Supersymmetry, or SuSy, in short, has gained popularity as a way to explain some inconsistencies in the widespread accepted subatomic model – The Standard Model. The results were reported at the Hadron Collider Physics conference in Kyoto, and were released in a yet unpublished paper.
SuSy claims that all particles of one spin have other particles that differ by half a unit of spin and are known as superpartner. If this were true, it could explain dark matter and other phenomena we still don’t understand yet.
LHC strikes back
The theory was becoming more and more popular throughout the scientific circles, but LHCb had a different story; it measured the decay between a particle known as a Bs meson into two particles known as muons. This is the first time this decay was observed, and the team calculated that for every 1.000.000.000 decays, this specific type of decay happens only 3 times; if supersymmetry were followed to the letter, the decay would happen far more often. This particular experiment was one of the golden tests for the theory, and it failed – badly.
Prof Val Gibson, leader of the Cambridge University LHCb team was quite snappy about the whole thing: “[it is] putting our supersymmetry theory colleagues in a spin“.

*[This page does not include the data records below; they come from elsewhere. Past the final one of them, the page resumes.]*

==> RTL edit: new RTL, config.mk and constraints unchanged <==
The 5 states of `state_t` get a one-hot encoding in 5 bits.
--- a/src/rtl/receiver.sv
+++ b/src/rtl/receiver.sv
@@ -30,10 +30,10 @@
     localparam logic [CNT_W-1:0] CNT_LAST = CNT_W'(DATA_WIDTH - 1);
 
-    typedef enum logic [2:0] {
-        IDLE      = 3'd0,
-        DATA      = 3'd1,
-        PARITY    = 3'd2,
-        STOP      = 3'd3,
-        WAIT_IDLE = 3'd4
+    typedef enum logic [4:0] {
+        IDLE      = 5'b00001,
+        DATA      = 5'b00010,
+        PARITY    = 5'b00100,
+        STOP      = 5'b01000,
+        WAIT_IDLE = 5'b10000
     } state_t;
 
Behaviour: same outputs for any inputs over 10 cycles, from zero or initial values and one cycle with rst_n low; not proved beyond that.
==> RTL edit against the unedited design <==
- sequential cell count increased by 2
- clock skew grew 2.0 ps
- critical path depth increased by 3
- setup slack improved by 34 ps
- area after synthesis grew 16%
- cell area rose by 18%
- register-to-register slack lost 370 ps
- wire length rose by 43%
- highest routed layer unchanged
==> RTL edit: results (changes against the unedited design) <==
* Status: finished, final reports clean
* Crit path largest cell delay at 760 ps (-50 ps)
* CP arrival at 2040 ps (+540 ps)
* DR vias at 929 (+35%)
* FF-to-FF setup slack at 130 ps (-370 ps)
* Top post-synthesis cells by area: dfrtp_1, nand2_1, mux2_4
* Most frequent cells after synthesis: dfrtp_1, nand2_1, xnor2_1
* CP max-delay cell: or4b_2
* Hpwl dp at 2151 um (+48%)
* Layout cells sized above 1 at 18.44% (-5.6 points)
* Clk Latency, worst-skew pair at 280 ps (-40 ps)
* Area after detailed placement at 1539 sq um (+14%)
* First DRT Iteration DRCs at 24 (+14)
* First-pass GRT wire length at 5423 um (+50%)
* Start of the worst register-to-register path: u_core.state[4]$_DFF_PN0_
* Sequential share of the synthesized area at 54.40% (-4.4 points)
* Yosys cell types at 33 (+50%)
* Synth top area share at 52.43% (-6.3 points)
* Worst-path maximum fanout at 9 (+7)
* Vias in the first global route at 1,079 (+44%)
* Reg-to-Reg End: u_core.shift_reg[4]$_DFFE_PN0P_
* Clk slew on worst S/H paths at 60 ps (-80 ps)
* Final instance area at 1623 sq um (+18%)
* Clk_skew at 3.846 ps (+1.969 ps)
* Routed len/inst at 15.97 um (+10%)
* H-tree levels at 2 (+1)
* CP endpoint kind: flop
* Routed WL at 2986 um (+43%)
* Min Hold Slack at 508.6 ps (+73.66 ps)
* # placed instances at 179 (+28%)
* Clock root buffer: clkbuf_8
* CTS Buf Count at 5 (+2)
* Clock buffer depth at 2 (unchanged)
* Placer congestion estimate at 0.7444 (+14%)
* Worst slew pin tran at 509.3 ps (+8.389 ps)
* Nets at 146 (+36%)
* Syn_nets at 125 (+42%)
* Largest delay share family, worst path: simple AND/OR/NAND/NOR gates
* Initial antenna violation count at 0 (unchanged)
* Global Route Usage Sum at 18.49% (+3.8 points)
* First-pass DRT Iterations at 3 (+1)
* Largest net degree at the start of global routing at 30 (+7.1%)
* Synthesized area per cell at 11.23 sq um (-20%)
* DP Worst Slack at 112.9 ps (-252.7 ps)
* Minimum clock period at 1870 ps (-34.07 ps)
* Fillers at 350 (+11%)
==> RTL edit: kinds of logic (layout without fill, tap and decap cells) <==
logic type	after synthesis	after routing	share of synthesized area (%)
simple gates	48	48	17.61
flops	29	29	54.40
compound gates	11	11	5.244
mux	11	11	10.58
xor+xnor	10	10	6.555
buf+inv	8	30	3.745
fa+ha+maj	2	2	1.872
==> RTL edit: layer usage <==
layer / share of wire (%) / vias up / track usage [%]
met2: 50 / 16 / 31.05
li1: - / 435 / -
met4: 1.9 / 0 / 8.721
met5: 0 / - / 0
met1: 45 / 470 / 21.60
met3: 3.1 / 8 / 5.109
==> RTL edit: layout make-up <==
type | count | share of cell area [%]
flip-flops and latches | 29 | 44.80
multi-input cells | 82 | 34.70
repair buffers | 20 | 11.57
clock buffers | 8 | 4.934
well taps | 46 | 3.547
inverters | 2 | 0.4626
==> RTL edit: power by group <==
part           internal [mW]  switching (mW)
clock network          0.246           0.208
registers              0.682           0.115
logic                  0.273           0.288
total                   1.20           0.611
[src/rtl/ahb_arbiter.sv]
// AHB bus arbiter: round-robin grant with default master, ownership held
// across fixed-length bursts and locked sequences, Hmaster trailing Hgrant_M
// by one Hready-qualified edge.
module ahb_arbiter
    import ahb_pkg::*;
#(
    parameter int NUM_MASTERS = 4,
    parameter int DEF_MASTER  = 0
) (
    input  logic                           Hclk,
    input  logic                           Hresetn,
    input  logic [NUM_MASTERS-1:0]         Hbusreq_M,
    input  logic [NUM_MASTERS-1:0]         Hlock_M,
    input  logic [1:0]                     Htrans,
    input  logic [2:0]                     Hburst,
    input  logic                           Hready,
    output logic [NUM_MASTERS-1:0]         Hgrant_M,
    output logic [$clog2(NUM_MASTERS)-1:0] Hmaster,
    output logic                           Hmastlock
);

    localparam int IW = $clog2(NUM_MASTERS);
    localparam logic [NUM_MASTERS-1:0] DEF_ONEHOT =
        {{(NUM_MASTERS-1){1'b0}}, 1'b1} << DEF_MASTER;
    localparam logic [IW-1:0] DEF_IDX = IW'(DEF_MASTER);

    arb_state_t             state_r,       state_s;
    logic [BEATS_W-1:0]     beats_r,       beats_s;
    logic [IW-1:0]          rr_ptr_r,      rr_ptr_s;
    logic [NUM_MASTERS-1:0] grant_r,       grant_s;
    logic                   unlock_pend_r, unlock_pend_s;
    logic [IW-1:0]          hmaster_r;
    logic                   hmastlock_r;

    htrans_t                trans_s;
    logic [4:0]             len_s;
    logic                   fixed_s;
    logic [BEATS_W-1:0]     len_m1_s;
    logic [BEATS_W-1:0]     beat_count_s;
    logic [IW-1:0]          grant_idx_s;
    logic                   lock_own_s;
    logic                   rearb_s;

    logic [NUM_MASTERS-1:0] pick_s;
    logic [IW-1:0]          pick_idx_s;
    logic                   any_req_s;

    ahb_rr_picker #(
        .NUM_MASTERS (NUM_MASTERS),
        .IW          (IW)
    ) u_picker (
        .req      (Hbusreq_M),
        .rr_ptr   (rr_ptr_r),
        .pick     (pick_s),
        .pick_idx (pick_idx_s),
        .any_req  (any_req_s)
    );

    // Decode the current transfer and the grant owner's index and lock request.
    always_comb begin
        trans_s     = htrans_t'(Htrans);
        len_s       = burst_len(hburst_t'(Hburst));
        fixed_s     = (len_s > 5'd1);
        len_m1_s    = len_s[BEATS_W-1:0] - 4'd1;
        grant_idx_s = '0;
        for (int i = 0; i < NUM_MASTERS; i++) begin
            grant_idx_s = grant_idx_s | ({IW{grant_r[i]}} & IW'(i));
        end
        lock_own_s = Hlock_M[grant_idx_s];
    end

    // Beat counter as it evolves on an accepted transfer, independent of state.
    always_comb begin
        beat_count_s = beats_r;
        case (trans_s)
            HT_NONSEQ: beat_count_s = fixed_s ? len_m1_s : 4'd0;
            HT_IDLE:   beat_count_s = 4'd0;
            HT_SEQ:    beat_count_s = (beats_r != 4'd0) ? (beats_r - 4'd1) : 4'd0;
            HT_BUSY:   beat_count_s = beats_r;
            default:   beat_count_s = beats_r;
        endcase
    end

    // Next-state, beat counter and grant decision; nothing moves while Hready=0.
    always_comb begin
        state_s       = state_r;
        beats_s       = beats_r;
        rr_ptr_s      = rr_ptr_r;
        grant_s       = grant_r;
        unlock_pend_s = unlock_pend_r;
        rearb_s       = 1'b0;
        if (Hready) begin
            case (state_r)
                ST_ARB: begin
                    if (lock_own_s) begin
                        state_s = ST_LOCKED;
                        beats_s = beat_count_s;
                    end else if (trans_s == HT_NONSEQ && fixed_s) begin
                        state_s = ST_BURST;
                        beats_s = len_m1_s;
                    end else begin
                        beats_s = 4'd0;
                        rearb_s = 1'b1;
                    end
                end
                ST_BURST: begin
                    if (lock_own_s) begin
                        state_s = ST_LOCKED;
                        beats_s = beat_count_s;
                    end else if (trans_s == HT_IDLE || trans_s == HT_NONSEQ) begin
                        // early termination hands the bus back
                        state_s = ST_ARB;
                        beats_s = 4'd0;
                        rearb_s = 1'b1;
                    end else if (trans_s == HT_SEQ && beats_r <= 4'd1) begin
                        state_s = ST_ARB;
                        beats_s = 4'd0;
                        rearb_s = 1'b1;
                    end else begin
                        beats_s = beat_count_s;
                    end
                end
                ST_LOCKED: begin
                    beats_s = beat_count_s;
                    if (lock_own_s) begin
                        unlock_pend_s = 1'b0;
                    end else if (!unlock_pend_r) begin
                        // lock dropped: grant one more accepted transfer
                        unlock_pend_s = 1'b1;
                    end else begin
                        unlock_pend_s = 1'b0;
                        if (beat_count_s != 4'd0) begin
                            state_s = ST_BURST;
                        end else begin
                            state_s = ST_ARB;
                            rearb_s = 1'b1;
                        end
                    end
                end
                default: begin
                    state_s       = ST_ARB;
                    beats_s       = 4'd0;
                    unlock_pend_s = 1'b0;
                end
            endcase
            if (rearb_s) begin
                if (any_req_s) begin
                    grant_s  = pick_s;
                    rr_ptr_s = pick_idx_s;
                end else begin
                    grant_s  = DEF_ONEHOT;
                end
            end else begin
                grant_s = grant_r;
            end
        end else begin
            state_s = state_r;
        end
    end

    // Arbiter state, counter, pointer and grant registers.
    always_ff @(posedge Hclk or negedge Hresetn) begin
        if (!Hresetn) begin
            state_r       <= ST_ARB;
            beats_r       <= 4'd0;
            rr_ptr_r      <= DEF_IDX;
            grant_r       <= DEF_ONEHOT;
            unlock_pend_r <= 1'b0;
        end else begin
            state_r       <= state_s;
            beats_r       <= beats_s;
            rr_ptr_r      <= rr_ptr_s;
            grant_r       <= grant_s;
            unlock_pend_r <= unlock_pend_s;
        end
    end

    // Address-phase owner follows the grant on each Hready-qualified edge.
    always_ff @(posedge Hclk or negedge Hresetn) begin
        if (!Hresetn) begin
            hmaster_r   <= DEF_IDX;
            hmastlock_r <= 1'b0;
        end else if (Hready) begin
            hmaster_r   <= grant_idx_s;
            hmastlock_r <= lock_own_s;
        end else begin
            hmaster_r   <= hmaster_r;
            hmastlock_r <= hmastlock_r;
        end
    end

    assign Hgrant_M  = grant_r;
    assign Hmaster   = hmaster_r;
    assign Hmastlock = hmastlock_r;

endmodule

Cementing the Standard Model
The result were, in fact, exactly in the line of what you would expect from the Standard Model.
“If new physics exists, then it is hiding very well behind the Standard Model,” commented Cambridge physicist Dr Marc-Olivier Bettler, a member of the analysis team.
The results are not entirely ruling out the existence of superparticles, but they’re really running out of places to hide. Therefore, it was quite surprising to see the response of Prof John Ellis of King’s College London, one of the theory’s biggest supporters:
“In fact,” he said, “(it) was actually expected in (some) supersymmetric models. I certainly won’t lose any sleep over the result.”
Is it just denial, or does he know something we don’t?